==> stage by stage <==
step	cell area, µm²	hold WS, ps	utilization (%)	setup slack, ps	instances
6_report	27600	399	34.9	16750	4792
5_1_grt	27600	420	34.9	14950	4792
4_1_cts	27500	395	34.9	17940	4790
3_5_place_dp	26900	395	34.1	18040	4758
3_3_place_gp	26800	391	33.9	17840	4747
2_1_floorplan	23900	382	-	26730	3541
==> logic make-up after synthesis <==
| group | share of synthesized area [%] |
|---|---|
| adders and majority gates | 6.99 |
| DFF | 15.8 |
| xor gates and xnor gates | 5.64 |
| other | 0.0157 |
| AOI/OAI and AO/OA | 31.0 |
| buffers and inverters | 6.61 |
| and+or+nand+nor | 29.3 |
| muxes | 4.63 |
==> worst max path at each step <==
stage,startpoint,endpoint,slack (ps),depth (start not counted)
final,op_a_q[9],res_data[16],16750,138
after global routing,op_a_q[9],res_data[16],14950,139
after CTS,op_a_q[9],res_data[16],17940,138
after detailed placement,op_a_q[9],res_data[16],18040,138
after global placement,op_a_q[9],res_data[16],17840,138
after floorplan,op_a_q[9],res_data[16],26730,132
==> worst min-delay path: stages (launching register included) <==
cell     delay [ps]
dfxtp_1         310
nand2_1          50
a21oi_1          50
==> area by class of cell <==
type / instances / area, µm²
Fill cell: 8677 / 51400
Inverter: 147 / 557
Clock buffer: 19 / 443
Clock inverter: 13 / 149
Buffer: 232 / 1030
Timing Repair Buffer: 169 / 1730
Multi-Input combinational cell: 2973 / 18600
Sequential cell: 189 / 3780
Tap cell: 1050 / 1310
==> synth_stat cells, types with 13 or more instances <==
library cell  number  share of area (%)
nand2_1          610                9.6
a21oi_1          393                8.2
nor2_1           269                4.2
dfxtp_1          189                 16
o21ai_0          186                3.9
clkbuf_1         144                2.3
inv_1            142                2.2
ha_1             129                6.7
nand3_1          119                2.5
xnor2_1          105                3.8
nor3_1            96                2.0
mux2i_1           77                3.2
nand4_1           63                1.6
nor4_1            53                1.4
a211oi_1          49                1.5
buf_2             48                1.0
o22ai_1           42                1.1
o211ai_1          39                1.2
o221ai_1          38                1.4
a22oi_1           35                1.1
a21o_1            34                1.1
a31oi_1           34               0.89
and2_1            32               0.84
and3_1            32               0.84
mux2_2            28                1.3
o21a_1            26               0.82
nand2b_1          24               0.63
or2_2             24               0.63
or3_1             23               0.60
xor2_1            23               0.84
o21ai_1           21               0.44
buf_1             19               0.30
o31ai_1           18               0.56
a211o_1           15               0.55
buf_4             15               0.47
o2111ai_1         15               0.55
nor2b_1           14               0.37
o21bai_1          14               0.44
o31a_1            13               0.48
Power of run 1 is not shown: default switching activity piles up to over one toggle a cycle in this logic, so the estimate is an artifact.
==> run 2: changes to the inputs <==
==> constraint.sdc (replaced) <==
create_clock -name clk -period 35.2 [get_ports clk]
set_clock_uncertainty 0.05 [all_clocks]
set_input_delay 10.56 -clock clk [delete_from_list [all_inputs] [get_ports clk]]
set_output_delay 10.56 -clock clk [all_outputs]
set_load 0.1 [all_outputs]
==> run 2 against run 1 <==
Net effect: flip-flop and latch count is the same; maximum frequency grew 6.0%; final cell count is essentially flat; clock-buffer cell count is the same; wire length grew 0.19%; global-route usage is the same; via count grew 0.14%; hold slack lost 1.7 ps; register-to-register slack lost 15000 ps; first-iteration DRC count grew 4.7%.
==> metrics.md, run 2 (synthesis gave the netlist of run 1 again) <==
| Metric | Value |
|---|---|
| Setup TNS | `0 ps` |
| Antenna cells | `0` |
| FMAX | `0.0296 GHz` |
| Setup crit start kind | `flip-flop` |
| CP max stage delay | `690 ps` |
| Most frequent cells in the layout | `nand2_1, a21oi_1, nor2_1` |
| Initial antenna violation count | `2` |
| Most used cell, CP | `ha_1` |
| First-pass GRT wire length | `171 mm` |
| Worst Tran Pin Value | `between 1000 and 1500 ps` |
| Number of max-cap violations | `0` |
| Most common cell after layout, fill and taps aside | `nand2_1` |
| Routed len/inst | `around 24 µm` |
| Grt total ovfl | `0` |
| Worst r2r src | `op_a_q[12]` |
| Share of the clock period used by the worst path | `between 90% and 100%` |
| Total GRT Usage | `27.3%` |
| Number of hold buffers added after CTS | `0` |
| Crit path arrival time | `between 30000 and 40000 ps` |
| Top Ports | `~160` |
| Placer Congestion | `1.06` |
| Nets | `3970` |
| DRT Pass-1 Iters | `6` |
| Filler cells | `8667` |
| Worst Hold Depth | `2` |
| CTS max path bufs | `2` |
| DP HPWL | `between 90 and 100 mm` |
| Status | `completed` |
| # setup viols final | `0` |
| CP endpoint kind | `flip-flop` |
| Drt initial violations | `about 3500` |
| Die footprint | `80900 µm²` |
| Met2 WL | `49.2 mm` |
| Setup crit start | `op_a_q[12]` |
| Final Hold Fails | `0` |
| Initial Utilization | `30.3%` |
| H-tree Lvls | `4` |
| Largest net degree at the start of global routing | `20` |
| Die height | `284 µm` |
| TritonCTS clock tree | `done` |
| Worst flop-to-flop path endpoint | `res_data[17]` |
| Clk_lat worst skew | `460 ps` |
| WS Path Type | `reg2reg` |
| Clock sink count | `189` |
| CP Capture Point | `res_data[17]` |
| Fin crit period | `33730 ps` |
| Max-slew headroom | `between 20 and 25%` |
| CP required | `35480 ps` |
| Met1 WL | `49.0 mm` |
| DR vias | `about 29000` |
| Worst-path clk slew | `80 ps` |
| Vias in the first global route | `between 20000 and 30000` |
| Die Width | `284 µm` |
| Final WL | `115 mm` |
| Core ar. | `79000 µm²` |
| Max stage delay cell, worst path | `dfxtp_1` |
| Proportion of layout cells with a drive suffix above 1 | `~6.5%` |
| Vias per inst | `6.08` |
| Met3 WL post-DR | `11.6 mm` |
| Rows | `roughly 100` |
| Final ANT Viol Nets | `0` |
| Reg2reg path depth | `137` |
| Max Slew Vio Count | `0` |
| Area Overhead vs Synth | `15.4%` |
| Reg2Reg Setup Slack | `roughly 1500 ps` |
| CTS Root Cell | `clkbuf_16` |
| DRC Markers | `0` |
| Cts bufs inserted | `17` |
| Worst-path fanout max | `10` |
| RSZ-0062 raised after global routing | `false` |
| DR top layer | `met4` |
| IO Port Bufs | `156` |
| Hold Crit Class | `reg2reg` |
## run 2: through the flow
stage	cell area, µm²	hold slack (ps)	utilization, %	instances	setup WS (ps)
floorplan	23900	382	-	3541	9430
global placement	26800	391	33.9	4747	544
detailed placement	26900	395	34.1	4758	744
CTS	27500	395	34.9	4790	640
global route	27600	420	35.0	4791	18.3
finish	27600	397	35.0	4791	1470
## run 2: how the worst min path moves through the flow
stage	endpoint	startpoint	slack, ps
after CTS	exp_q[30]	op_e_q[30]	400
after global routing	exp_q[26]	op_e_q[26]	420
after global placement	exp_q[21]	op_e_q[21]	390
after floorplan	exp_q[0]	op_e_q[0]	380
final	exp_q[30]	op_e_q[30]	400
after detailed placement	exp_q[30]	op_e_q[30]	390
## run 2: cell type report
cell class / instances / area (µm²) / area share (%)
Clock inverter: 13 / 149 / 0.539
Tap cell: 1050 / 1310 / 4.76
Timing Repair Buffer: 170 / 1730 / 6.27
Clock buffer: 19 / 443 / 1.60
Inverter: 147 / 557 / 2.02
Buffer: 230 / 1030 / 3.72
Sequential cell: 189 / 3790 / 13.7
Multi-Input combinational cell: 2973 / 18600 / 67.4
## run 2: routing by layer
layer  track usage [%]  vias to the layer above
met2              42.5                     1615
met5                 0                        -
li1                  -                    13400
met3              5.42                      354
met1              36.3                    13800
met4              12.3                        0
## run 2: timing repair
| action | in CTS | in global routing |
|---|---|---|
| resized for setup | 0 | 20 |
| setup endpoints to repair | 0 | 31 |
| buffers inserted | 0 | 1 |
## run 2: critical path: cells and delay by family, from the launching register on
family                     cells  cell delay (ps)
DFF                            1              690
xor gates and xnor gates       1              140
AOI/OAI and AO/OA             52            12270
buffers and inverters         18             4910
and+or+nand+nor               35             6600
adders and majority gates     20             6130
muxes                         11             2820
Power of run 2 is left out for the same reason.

========================================================================

> WHAT YOU SHOULD DO
Scan the records for the word "Power". Copy each line where it turns up.

> REPLY
Power of run 1 is not shown: default switching activity piles up to over one toggle a cycle in this logic, so the estimate is an artifact.
Power of run 2 is left out for the same reason.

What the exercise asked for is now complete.